After Receiving $25 Million Coronavirus Bailout, JFK Center Stops Paying Musicians

After receiving a controversial $25 million bailout (which would pay for a lot of respirators), the John F. Kennedy Center for the Performing Arts notified nearly 100 musicians with the National Symphony Orchestra that they won’t receive paychecks after April 3rd, according to the orchestra’s COVID-19 Advisory Committee obtained by the Washington Free Beacon.

“The Covid-19 Advisory Committee was broadsided today during our conversation with [Kennedy Center President] Deborah Rutter,” reads the email. “Ms. Rutter abruptly informed us today that the last paycheck for all musicians and librarians will be April 3 and that we will not be paid again until the Center reopens.”

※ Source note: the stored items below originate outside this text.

[config.mk]
export PLATFORM = sky130hd
export DESIGN_NAME = register_file
export DESIGN_NICKNAME = d
export VERILOG_FILES = /design/src/rtl/riscv_pkg.sv /design/src/rtl/register_file_read_port.sv /design/src/rtl/register_file.sv
export SDC_FILE = /design/constraint.sdc
export NUM_CORES = 2
export LEC_CHECK = 0
export CAP_MARGIN = 30
export CORE_MARGIN = 10
export CORE_UTILIZATION = 32
export CTS_BUF_LIST = sky130_fd_sc_hd__clkbuf_2
export CTS_CLUSTER_SIZE = 20
export DETAILED_ROUTE_END_ITERATION = 16
export GPL_ROUTABILITY_DRIVEN = 0
export GPL_TIMING_DRIVEN = 0
export SLEW_MARGIN = 20
export SYNTH_ARGS = -nofsm -noshare
export SYNTH_HDL_FRONTEND = slang
export SYNTH_SLANG_ARGS = --single-unit
[constraint.sdc]
create_clock -name clk -period 2.2 [get_ports clk]
set_input_delay 0.22 -clock clk [delete_from_list [all_inputs] [get_ports clk]]
set_output_delay 0.22 -clock clk [all_outputs]
set_load 0.01 [all_outputs]
[src/rtl/riscv_pkg.sv]
// Shared RV32I definitions used by the integer register file.
//   XLEN       : data width of every register and data port
//   REG_ADDR_W : register address width (2**REG_ADDR_W registers)
//   word_t     : one XLEN-bit register word
//   reg_addr_t : register index
//   REG_ZERO   : index of the hardwired-zero register x0
package riscv_pkg;
    localparam int XLEN       = 32;
    localparam int REG_ADDR_W = 5;

    typedef logic [XLEN-1:0]       word_t;
    typedef logic [REG_ADDR_W-1:0] reg_addr_t;

    localparam reg_addr_t REG_ZERO = '0;
endpackage

[src/rtl/register_file_read_port.sv]
// One combinational read port of the register file.
// Decodes the address against the x1..x31 storage, forces x0 to zero, and,
// when REGFILE_WRITE_BYPASS_EN is defined, forwards same-cycle write data.
// Ports:
//   regs : flattened storage of x1..x31
//   addr : read address
//   we   : write enable of the write port (bypass only)
//   wa   : write address (bypass only)
//   wd   : write data (bypass only)
//   rd   : read data
// Build option: REGFILE_WRITE_BYPASS_EN enables write-to-read forwarding.
import riscv_pkg::*;

module register_file_read_port #(
    parameter int NREG = 2**REG_ADDR_W
) (
    input  logic [NREG-1:1][XLEN-1:0] regs,
    input  reg_addr_t                 addr,
    input  logic                      we,
    input  reg_addr_t                 wa,
    input  word_t                     wd,
    output word_t                     rd
);
    word_t arr_rd;

    // x0 has no storage, so it must never index the array.
    always_comb begin
        arr_rd = '0;
        if (addr != REG_ZERO)
            arr_rd = regs[addr];
    end

`ifdef REGFILE_WRITE_BYPASS_EN
    // The x0 guard on the write side also keeps x0 reads at zero here.
    assign rd = (we && wa != REG_ZERO && wa == addr) ? wd : arr_rd;
`else
    logic unused_bypass;
    assign unused_bypass = ^{we, wa, wd};
    assign rd = arr_rd;
`endif
endmodule

[src/rtl/register_file.sv]
// RV32I integer register file: 32 x XLEN registers, x0 hardwired to zero,
// two asynchronous read ports and one synchronous write port.
// Ports:
//   clk : clock, state updates on rising edge
//   rst : synchronous active-high reset, clears all registers, beats a write
//   a1  : read address 1 (rs1)    rd1 : read data 1
//   a2  : read address 2 (rs2)    rd2 : read data 2
//   a3  : write address (rd)      we3 : write enable   wd3 : write data
// Build option: REGFILE_WRITE_BYPASS_EN forwards wd3 to a read port whose
// address matches a3 in the write cycle (see register_file_read_port).
import riscv_pkg::*;

module register_file #(
    parameter int XLEN_P = XLEN,
    parameter int ADDR_W = REG_ADDR_W
) (
    input  logic              clk,
    input  logic              rst,
    input  logic [ADDR_W-1:0] a1,
    input  logic [ADDR_W-1:0] a2,
    input  logic [ADDR_W-1:0] a3,
    input  logic              we3,
    input  logic [XLEN_P-1:0] wd3,
    output logic [XLEN_P-1:0] rd1,
    output logic [XLEN_P-1:0] rd2
);
    localparam int NREG   = 2**ADDR_W;
    localparam int NRD    = 2;

    // x1..x31 only; x0 is synthesised as a constant in the read ports.
    logic [NREG-1:1][XLEN-1:0]   regs;
    logic [NRD-1:0][ADDR_W-1:0]  ra;
    logic [NRD-1:0][XLEN-1:0]    rdat;

    always_ff @(posedge clk) begin
        if (rst)
            regs <= '0;
        else if (we3 && a3 != REG_ZERO)
            regs[a3] <= wd3;
    end

    assign ra  = {a2, a1};
    assign rd1 = rdat[0];
    assign rd2 = rdat[1];

    for (genvar p = 0; p < NRD; p++) begin : g_rd
        register_file_read_port #(.NREG(NREG)) u_port (
            .regs (regs),
            .addr (ra[p]),
            .we   (we3),
            .wa   (a3),
            .wd   (wd3),
            .rd   (rdat[p])
        );
    end
endmodule
$ cat src/rtl/mips_pkg.sv
// Shared definitions for the MIPS fetch path.
//   - FSM state encoding of the fetch controller (S_BOOT, S_REQ, S_STALL)
//   - INSTR_BYTES: size of one instruction, the sequential PC increment
//   - RESET_PC_DEFAULT: default first fetch address after reset
//   - word_align(): clears the byte-offset bits of an address
package mips_pkg;

  localparam logic [1:0] S_BOOT  = 2'd0;
  localparam logic [1:0] S_REQ   = 2'd1;
  localparam logic [1:0] S_STALL = 2'd2;

  localparam int          INSTR_BYTES      = 4;
  localparam logic [31:0] RESET_PC_DEFAULT = 32'h0000_0000;

  function automatic logic [31:0] word_align(input logic [29:0] word_addr);
    return {word_addr, 2'b00};
  endfunction

endpackage
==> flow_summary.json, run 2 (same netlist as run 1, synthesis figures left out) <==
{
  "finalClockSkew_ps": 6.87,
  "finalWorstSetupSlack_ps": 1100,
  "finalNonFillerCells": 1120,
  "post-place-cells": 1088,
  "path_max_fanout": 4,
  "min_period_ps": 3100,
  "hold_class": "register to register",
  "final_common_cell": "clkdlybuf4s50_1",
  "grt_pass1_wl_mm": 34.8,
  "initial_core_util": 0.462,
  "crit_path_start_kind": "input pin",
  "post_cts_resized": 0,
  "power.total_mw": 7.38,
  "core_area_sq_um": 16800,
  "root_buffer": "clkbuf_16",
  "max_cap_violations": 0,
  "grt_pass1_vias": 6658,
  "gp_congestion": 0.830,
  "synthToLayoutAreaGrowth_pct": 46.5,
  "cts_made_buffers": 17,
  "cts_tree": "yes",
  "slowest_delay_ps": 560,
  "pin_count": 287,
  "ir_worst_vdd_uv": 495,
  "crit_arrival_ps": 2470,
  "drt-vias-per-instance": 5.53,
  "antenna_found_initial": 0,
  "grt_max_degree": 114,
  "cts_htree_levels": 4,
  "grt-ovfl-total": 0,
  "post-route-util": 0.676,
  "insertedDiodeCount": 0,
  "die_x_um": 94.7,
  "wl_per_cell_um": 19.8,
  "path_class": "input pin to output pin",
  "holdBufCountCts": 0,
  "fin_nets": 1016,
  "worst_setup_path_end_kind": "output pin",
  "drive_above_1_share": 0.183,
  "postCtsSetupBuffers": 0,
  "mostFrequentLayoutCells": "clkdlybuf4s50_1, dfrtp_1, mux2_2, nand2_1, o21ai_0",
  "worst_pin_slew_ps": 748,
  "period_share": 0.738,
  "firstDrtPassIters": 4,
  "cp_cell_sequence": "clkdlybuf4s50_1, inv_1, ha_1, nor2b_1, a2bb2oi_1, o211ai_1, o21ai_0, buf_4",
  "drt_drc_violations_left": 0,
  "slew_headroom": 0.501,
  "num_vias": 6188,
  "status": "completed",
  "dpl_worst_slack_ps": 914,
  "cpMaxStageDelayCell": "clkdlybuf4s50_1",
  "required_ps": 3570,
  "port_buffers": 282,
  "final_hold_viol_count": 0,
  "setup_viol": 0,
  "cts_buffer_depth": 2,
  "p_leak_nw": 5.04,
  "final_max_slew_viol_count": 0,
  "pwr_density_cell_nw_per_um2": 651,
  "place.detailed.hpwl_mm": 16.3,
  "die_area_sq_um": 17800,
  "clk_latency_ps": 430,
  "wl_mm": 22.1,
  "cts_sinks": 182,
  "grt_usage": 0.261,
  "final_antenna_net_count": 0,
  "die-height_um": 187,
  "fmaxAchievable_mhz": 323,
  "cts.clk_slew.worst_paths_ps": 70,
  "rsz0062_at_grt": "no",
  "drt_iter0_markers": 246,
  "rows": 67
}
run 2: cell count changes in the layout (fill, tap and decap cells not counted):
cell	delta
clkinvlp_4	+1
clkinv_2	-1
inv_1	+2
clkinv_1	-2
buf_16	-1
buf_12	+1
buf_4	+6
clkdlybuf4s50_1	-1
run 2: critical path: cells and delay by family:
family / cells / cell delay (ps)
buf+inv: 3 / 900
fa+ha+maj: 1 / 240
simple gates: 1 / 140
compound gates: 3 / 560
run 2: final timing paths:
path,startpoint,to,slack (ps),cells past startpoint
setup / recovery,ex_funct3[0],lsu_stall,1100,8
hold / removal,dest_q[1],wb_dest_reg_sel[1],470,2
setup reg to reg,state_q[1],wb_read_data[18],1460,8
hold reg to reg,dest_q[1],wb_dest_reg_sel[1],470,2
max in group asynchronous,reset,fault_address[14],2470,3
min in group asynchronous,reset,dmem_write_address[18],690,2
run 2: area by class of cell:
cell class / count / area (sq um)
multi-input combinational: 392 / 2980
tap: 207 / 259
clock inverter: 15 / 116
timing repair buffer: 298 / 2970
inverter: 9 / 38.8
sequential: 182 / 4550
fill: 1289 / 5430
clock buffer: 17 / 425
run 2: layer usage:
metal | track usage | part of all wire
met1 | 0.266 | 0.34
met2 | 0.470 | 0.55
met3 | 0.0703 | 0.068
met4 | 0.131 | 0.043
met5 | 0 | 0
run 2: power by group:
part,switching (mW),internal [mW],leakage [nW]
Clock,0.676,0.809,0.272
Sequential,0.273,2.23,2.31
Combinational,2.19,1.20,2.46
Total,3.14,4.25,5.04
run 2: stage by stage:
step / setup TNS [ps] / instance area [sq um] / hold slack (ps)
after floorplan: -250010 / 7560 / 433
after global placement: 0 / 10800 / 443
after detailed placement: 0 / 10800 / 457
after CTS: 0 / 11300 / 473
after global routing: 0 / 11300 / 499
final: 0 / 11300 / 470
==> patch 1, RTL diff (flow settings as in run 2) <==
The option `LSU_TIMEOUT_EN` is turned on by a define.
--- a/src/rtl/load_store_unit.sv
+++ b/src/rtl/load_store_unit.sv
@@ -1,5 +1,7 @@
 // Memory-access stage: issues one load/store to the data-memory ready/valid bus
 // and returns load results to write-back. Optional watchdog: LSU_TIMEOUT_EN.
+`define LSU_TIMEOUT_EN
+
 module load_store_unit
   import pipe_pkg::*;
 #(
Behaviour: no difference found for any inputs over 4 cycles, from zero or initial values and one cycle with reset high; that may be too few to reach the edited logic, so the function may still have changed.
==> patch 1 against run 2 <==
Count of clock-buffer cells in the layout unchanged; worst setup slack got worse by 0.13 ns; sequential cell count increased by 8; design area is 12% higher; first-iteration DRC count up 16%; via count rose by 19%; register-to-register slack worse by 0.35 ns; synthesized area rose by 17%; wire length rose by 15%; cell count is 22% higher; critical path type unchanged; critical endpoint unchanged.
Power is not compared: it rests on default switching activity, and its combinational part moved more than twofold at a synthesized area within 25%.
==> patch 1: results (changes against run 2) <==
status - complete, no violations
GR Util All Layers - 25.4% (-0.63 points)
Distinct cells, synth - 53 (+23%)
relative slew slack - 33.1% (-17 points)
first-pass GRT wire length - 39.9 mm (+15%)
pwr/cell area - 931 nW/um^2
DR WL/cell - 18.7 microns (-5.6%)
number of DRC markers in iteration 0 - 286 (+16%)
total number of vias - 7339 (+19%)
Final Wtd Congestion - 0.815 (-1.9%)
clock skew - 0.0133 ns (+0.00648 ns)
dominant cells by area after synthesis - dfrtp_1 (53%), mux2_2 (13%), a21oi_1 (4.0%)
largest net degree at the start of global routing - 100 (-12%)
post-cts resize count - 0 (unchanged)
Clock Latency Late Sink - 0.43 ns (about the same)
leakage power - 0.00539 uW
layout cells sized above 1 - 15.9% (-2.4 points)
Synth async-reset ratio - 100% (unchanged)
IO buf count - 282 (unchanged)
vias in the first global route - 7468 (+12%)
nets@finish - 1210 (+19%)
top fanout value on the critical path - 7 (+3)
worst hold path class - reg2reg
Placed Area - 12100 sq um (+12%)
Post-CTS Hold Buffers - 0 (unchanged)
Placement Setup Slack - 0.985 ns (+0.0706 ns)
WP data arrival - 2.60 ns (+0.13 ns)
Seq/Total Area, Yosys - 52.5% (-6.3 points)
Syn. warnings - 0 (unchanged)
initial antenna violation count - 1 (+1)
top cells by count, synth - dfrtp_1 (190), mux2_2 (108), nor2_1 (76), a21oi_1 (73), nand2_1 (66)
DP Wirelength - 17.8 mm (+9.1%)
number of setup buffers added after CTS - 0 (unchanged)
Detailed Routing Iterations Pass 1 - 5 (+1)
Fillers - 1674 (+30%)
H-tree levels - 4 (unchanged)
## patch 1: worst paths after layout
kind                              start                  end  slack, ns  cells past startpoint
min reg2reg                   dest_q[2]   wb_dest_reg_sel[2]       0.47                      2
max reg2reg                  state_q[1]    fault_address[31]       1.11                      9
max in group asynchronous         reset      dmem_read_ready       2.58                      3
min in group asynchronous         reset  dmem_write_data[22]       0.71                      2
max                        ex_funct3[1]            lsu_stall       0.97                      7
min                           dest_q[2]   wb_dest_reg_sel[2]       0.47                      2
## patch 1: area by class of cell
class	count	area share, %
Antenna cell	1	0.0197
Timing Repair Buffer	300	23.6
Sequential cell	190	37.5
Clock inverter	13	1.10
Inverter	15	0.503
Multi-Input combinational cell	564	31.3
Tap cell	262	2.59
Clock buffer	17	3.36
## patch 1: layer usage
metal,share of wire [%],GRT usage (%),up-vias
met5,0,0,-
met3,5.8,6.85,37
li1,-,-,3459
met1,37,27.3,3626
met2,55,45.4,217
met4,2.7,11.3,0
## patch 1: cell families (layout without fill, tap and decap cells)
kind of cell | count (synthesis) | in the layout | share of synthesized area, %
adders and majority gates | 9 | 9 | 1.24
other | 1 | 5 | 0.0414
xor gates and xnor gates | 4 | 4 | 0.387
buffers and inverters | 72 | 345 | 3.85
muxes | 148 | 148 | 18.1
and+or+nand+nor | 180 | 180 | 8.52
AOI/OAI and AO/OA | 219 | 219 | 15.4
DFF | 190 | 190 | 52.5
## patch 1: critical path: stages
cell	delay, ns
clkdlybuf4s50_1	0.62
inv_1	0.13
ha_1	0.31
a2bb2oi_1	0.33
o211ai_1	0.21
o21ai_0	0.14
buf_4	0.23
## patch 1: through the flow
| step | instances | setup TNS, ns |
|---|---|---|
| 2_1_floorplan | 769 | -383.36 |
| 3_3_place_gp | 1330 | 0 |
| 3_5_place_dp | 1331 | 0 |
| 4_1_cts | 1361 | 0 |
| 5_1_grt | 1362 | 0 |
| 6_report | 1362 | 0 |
===== config.mk =====
export PLATFORM = sky130hd
export DESIGN_NAME = io_input_bank
export DESIGN_NICKNAME = d
export VERILOG_FILES = /design/src/rtl/io_input_bank.sv
export SDC_FILE = /design/constraint.sdc
export NUM_CORES = 1
export LEC_CHECK = 0
export BUFFER_PORTS_ARGS = -buffer_cell sky130_fd_sc_hd__buf_2
export CAP_MARGIN = 20
export CORE_AREA = 2 2 84 86
export CTS_CLUSTER_DIAMETER = 40
export CTS_CLUSTER_SIZE = 10
export DETAILED_ROUTE_END_ITERATION = 8
export DIE_AREA = 0 0 86 88
export GPL_TIMING_DRIVEN = 1
export PLACE_DENSITY_LB_ADDON = 0.05
export SLEW_MARGIN = 10
export SYNTH_ARGS = -nofsm -noshare
export SYNTH_HDL_FRONTEND = slang
export SYNTH_SLANG_ARGS = --single-unit

===== constraint.sdc =====
create_clock -name io_clk -period 1.3 [get_ports io_clk]
set_input_delay 0.13 -clock io_clk [delete_from_list [all_inputs] [get_ports io_clk]]
set_output_delay 0.13 -clock io_clk [all_outputs]
set_load 0.05 [all_outputs]
`src/rtl/reg_bank_pkg.sv`:
```
// Shared helpers for the register-bank arbiter: pointer sizing and round-robin pick.
// Latency: pure combinational function, no state.
// Backpressure: not applicable; callers hold requests until granted.
package reg_bank_pkg;

    // Widest requester count supported; the pick function works on this width
    // and callers zero-extend / truncate to their own NREQ.
    localparam int MAX_NREQ = 8;
    localparam int MAX_PW   = $clog2(MAX_NREQ);

    // One-hot grant to the first requester at or after prio, wrapping modulo nreq.
    function automatic logic [MAX_NREQ-1:0] rr_pick(
        input logic [MAX_NREQ-1:0] req,
        input logic [MAX_PW-1:0]   prio,
        input int                  nreq
    );
        logic [MAX_NREQ-1:0] g;
        logic                found;
        int                  idx;
        g     = '0;
        found = 1'b0;
        for (int k = 0; k < MAX_NREQ; k++) begin
            if (k < nreq) begin
                idx = int'(prio) + k;
                if (idx >= nreq) begin
                    idx = idx - nreq;
                end
                if (!found && req[idx[MAX_PW-1:0]]) begin
                    g[idx[MAX_PW-1:0]] = 1'b1;
                    found              = 1'b1;
                end
            end
        end
        return g;
    endfunction

endpackage

```
`src/rtl/rr_arbiter.sv`:
```
// Round-robin arbiter: one-hot grant from req and a rotating priority pointer.
// Latency: grant is combinational in the same cycle as req; pointer moves at posedge.
// Backpressure: ungranted requesters simply wait; grant is forced low during reset.
module rr_arbiter
    import reg_bank_pkg::*;
#(
    parameter int NREQ = 4
) (
    input  logic            clk,
    input  logic            rst,
    input  logic [NREQ-1:0] req,
    output logic [NREQ-1:0] gnt
);

    localparam int PW = $clog2(NREQ);

    logic [PW-1:0]       prio;
    logic [PW-1:0]       prio_nxt;
    logic [MAX_NREQ-1:0] req_ext;
    logic [MAX_PW-1:0]   prio_ext;

    // Widen req and pointer to the package function's fixed width, then pick.
    always_comb begin
        req_ext                = '0;
        req_ext[NREQ-1:0]      = req;
        prio_ext               = '0;
        prio_ext[PW-1:0]       = prio;
        gnt                    = NREQ'(rr_pick(req_ext, prio_ext, NREQ));
        if (rst) begin
            gnt = '0;
        end
    end

    // Next pointer: one past the granted requester, unchanged when idle.
    always_comb begin
        prio_nxt = prio;
        for (int i = 0; i < NREQ; i++) begin
            if (gnt[i]) begin
                prio_nxt = (i == NREQ - 1) ? '0 : PW'(i + 1);
            end
        end
    end

    // Priority pointer register.
    always_ff @(posedge clk) begin
        if (rst) begin
            prio <= '0;
        end else begin
            prio <= prio_nxt;
        end
    end

endmodule

```
`src/rtl/reg_bank_arbiter.sv`:
```
// Shared DFF register bank with round-robin access among NREQ single-beat requesters.
// Latency: writes land at the grant edge; read data and rvalid appear 1 cycle after grant.
// Backpressure: req/gnt handshake; one access per clock, losers hold their command.
module reg_bank_arbiter
    import reg_bank_pkg::*;
#(
    parameter int NREQ = 4,
    parameter int AW   = 3,
    parameter int DW   = 8
) (
    input  logic               clk,
    input  logic               rst,
    input  logic [NREQ-1:0]    req,
    input  logic [NREQ-1:0]    we,
    input  logic [NREQ*AW-1:0] addr,
    input  logic [NREQ*DW-1:0] wdata,
    output logic [NREQ-1:0]    gnt,
    output logic [NREQ-1:0]    rvalid,
    output logic [DW-1:0]      rdata
);

    localparam int DEPTH = 2 ** AW;

    logic [DW-1:0] bank [DEPTH];
    logic          sel_any;
    logic          sel_we;
    logic [AW-1:0] sel_addr;
    logic [DW-1:0] sel_wdata;

    rr_arbiter #(
        .NREQ (NREQ)
    ) u_arb (
        .clk (clk),
        .rst (rst),
        .req (req),
        .gnt (gnt)
    );

    // Mux the granted requester's command onto the single bank port.
    always_comb begin
        sel_any   = |gnt;
        sel_we    = 1'b0;
        sel_addr  = '0;
        sel_wdata = '0;
        for (int i = 0; i < NREQ; i++) begin
            if (gnt[i]) begin
                sel_we    = we[i];
                sel_addr  = addr[i*AW +: AW];
                sel_wdata = wdata[i*DW +: DW];
            end
        end
    end

    // Bank write and registered read response; rdata holds when no read is granted.
    always_ff @(posedge clk) begin
        if (rst) begin
            for (int j = 0; j < DEPTH; j++) begin
                bank[j] <= '0;
            end
            rvalid <= '0;
            rdata  <= '0;
        end else begin
            rvalid <= '0;
            if (sel_any) begin
                if (sel_we) begin
                    bank[sel_addr] <= sel_wdata;
                end else begin
                    rdata  <= bank[sel_addr];
                    rvalid <= gnt;
                end
            end
        end
    end

endmodule

```
`config.mk`:
```
export PLATFORM = sky130hd
export DESIGN_NAME = reg_bank_arbiter
export DESIGN_NICKNAME = d
export VERILOG_FILES = /design/src/rtl/reg_bank_pkg.sv /design/src/rtl/rr_arbiter.sv /design/src/rtl/reg_bank_arbiter.sv
export SDC_FILE = /design/constraint.sdc
export NUM_CORES = 1
export LEC_CHECK = 0
export CAP_MARGIN = 20
export CORE_MARGIN = 3
export CORE_UTILIZATION = 25
export CTS_BUF_LIST = sky130_fd_sc_hd__clkbuf_8
export DETAILED_ROUTE_END_ITERATION = 8
export DONT_BUFFER_PORTS = 1
export SLEW_MARGIN = 20
export SYNTH_ARGS = -nofsm -noshare
export SYNTH_HDL_FRONTEND = slang
export SYNTH_HIERARCHICAL = 1
export SYNTH_SLANG_ARGS = --single-unit
```
`constraint.sdc`:
```
create_clock -name clk -period 8.7 [get_ports clk]
set_input_delay 2.61 -clock clk [delete_from_list [all_inputs] [get_ports clk]]
set_output_delay 2.61 -clock clk [all_outputs]
set_load 0.02 [all_outputs]
```
==> key figures, run 1 <==
Status
  • Status: complete, no violations

Synthesis
  • Yosys cell types: 60
  • FF+latch count, synth: 78
  • Post-synthesis cell area: 4240 um^2
  • Synth warnings: 6
  • Area contributors post-synth: edfxtp_1 (45%), dfxtp_1 (6.6%), nor2_1 (6.5%), mux2i_1 (4.7%), mux2_2 (4.2%)
  • Largest area contributor in the netlist: edfxtp_1
  • Top FF cell, synth: edfxtp_1
  • Post-synthesis sequential area ratio: 51.9%
  • Synth async-reset ratio: 0%
  • Syn Inst Count: 369
  • Post-synth top area share: 45.3%
  • Syn_nets: 430
  • Avg Cell Area, Syn: 11.5 um^2
  • EDFF count, synth: 64

Worst setup path
  • CP Class: in -> out
  • Worst-path maximum fanout: 8
  • Critical path launch point: req[1]
  • Worst Path Required: 6.09 ns
  • CP arrival: 4.56 ns
  • Slowest CP cell: nor2_1
  • R2R Setup Slk: 2.99 ns
  • Slowest stage delay, CP: 0.73 ns
  • Reg2reg path depth: 12
  • Crit path cell chain: or4_1 > a222oi_1 > a221oi_2 > nor2_1
  • CP Capture Point: gnt[0]
  • Worst setup SP type: input pin
  • Worst r2r src: u_arb/prio[0]
  • CP Capture Type: primary output
  • Worst reg2reg path endpoint: bank[3][0]

Floorplanning
  • DIE AREA: 18,600 um^2
  • Die Ht: 136 um
  • Die Wd: 136 um
  • Cell Rows: 46
  • Boundary Pins: 70
  • Core area: 16,200 um^2
  • Initial Util: 26.1%

Detailed routing
  • Vias/cell: 4.98
  • DR vias: 2,922
  • Wirelength per Cell: 17.9 um
  • Post-route ant nets: 0
  • DR pass1 iterations: 5
  • DRT iter0 DRCs: 231
  • WL final: 10,500 um
  • Number of remaining DRC errors: 0

Pwr
  • Leak Pwr: 1.53 nW
  • Peak VDD IR: 343 uV
  • Pwr/cell area: 339 nW/um^2
  • Total chip power: 0.00156 W

STA
  • Final critical-path share of the clock period: 82.4%
  • FMAX: 0.140 GHz
  • Final hold vios: 0
  • Final setup viols: 0
  • Worst rel slew slack: 29.5%
  • Fin. max-slew vios: 0
  • Setup TNS: 0 ns
  • Measured slew at the worst slew-check pin: 1.06 ns
  • RSZ-0062 raised after global routing: no
  • Fin Hold WS: 0.631 ns
  • Clk_skew: 0.0157 ns
  • Final Critical Period: 7.17 ns

Finish
  • Ant diodes: 0
  • Commonest non-fill, non-tap cell in the layout: nor2_1
  • Final nets: 427
  • Area growth from synthesis to layout: 8.76%
  • Final cell utilization of the core: 28.4%
  • Commonest non-fill, non-tap cells in the layout: nor2_1 (70), edfxtp_1 (64), nand2_1 (21), mux2i_1 (20), mux2_2 (16)
  • Layout cells sized above 1: 15.6%

Global route
  • Initial antenna violation count: 0
  • Vias in the first global route: 2,910
  • Largest net degree at the start of global routing: 35
  • First-pass GRT wire length: 16,000 um
  • Total track usage: 11.4%
  • Global route total overflow: 0

Clocking
  • H-tree Lvls: 3
  • Latest clock arrival within the worst-skew pair: 0.36 ns
  • Post-CTS Resized: 0
  • Longest Clk Path Bufs: 2
  • Post-CTS Hold Fix Bufs: 0
  • # clock sinks: 78
  • Setup Buffers After CTS: 0
  • Root buffer cell: clkbuf_8
  • Inserted Clock Buffers: 9
  • CTS tree: done
  • Clk slew on worst S/H paths: 0.07 ns

Job
  • Max Cap Viol: 0

Hold path
  • Hold crit path type: reg -> reg

Placement
  • Placer congestion estimate: 0.774
  • Hpwl dp: 7640 um
  • Port bufs: 0
## sequential cells by signal (all words and copies together) (netlist names)
register    cells
bank           64
rdata           8
rvalid          4
u_arb/prio      2
## Yosys cell counts (all sizes together) (2+ instances only)
cell type / instances
and2: 7
nor2b: 9
mux2i: 20
a21oi: 14
a41oi: 8
nor3b: 4
nor4: 2
or4: 2
o22ai: 2
mux2: 16
o22a: 8
nor3: 7
a22o: 2
a211o: 2
a211oi: 3
o21ai: 10
mux4: 2
and3b: 2
inv: 6
clkbuf: 4
nand2: 23
nand3b: 4
nand3: 10
nand2b: 3
buf: 14
nor2: 73
or2: 3
ha: 7
a221o: 3
dfxtp: 14
a221oi: 9
edfxtp: 64
## power breakdown
| group | total [W] | internal, W | switching [W] |
|---|---|---|---|
| Sequential | 0.000489 | 0.000445 | 0.0000447 |
| Clock | 0.000261 | 0.000129 | 0.000131 |
| Combinational | 0.000811 | 0.000294 | 0.000517 |
## layer usage
layer	global-route usage, %	part of all wire, %	vias to the layer above
li1	-	-	1377
met1	14.8	44	1425
met2	17.8	46	106
met3	3.74	7.8	14
met4	3.70	2.1	0
met5	0	0	-
## cells by family (layout without fill, tap and decap cells)
group | Yosys count | after routing | share of synthesized area (%)
AO/OA/AOI/OAI | 70 | 70 | 13.9
adder cells (fa/ha/maj) | 7 | 7 | 2.07
buffers and inverters | 24 | 26 | 3.57
flip-flops | 78 | 78 | 51.9
multiplexers | 38 | 38 | 10.2
AND/OR/NAND/NOR | 152 | 152 | 18.3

The email went out to members on Friday evening, shortly after President Trump signed the $2 trillion CARES Act, a stimulus package intended to provide relief to people left unemployed by the coronavirus pandemic. Congress included $25 million in taxpayer funding for the Kennedy Center, a provision that raised eyebrows from both Democrats and Republicans, but ultimately won support from President Trump. The bailout was designed to “cover operating expenses required to ensure the continuity of the John F. Kennedy Center for the Performing Arts and its affiliates, including for employee compensation and benefits, grants, contracts, payments for rent or utilities, fees for artists or performers,” according to the law’s text. The arts organization decided that the relief did not extend to members of the National Symphony Orchestra, its house orchestra. –Washington Free Beacon

“Everyone should proceed as if their last paycheck will be April 3,” the email continues. “We understand this will come [as a] shock to all of you, as it did to us.”

One veteran member of the orchestra (who we suspect forwarded the email to the Beacon) told the outlet that the decision has “blindsided” musicians.

“It’s very disappointing [that] they’re going to get that money and then drop us afterward,” the musician said. “The Kennedy Center blindsided us.”

The cente, which received $41 million from taxpayers in 2019, just completed a $250 million renovation – however it faced insurmountable deficits after shuttering its doors on March 12 due to COVID-19.

Rutter, meanwhile, told the Washington Post that she would forego her $1.2 million salary while the JFK center was closed – while orchestra members bristled at the idea of doing the same.

“While the Union understands that the Kennedy Center has decided to cancel all performances through May 10, 2020 because of the COVID-19 pandemic, those cancellations do not give the Association any contractual basis for failing to comply with the sections of the [agreement],” reads a grievance filed by the orchestra, claiming that the center has violated its contract with members that stipulates members be given at least six-weeks notice before they can stop paychecks.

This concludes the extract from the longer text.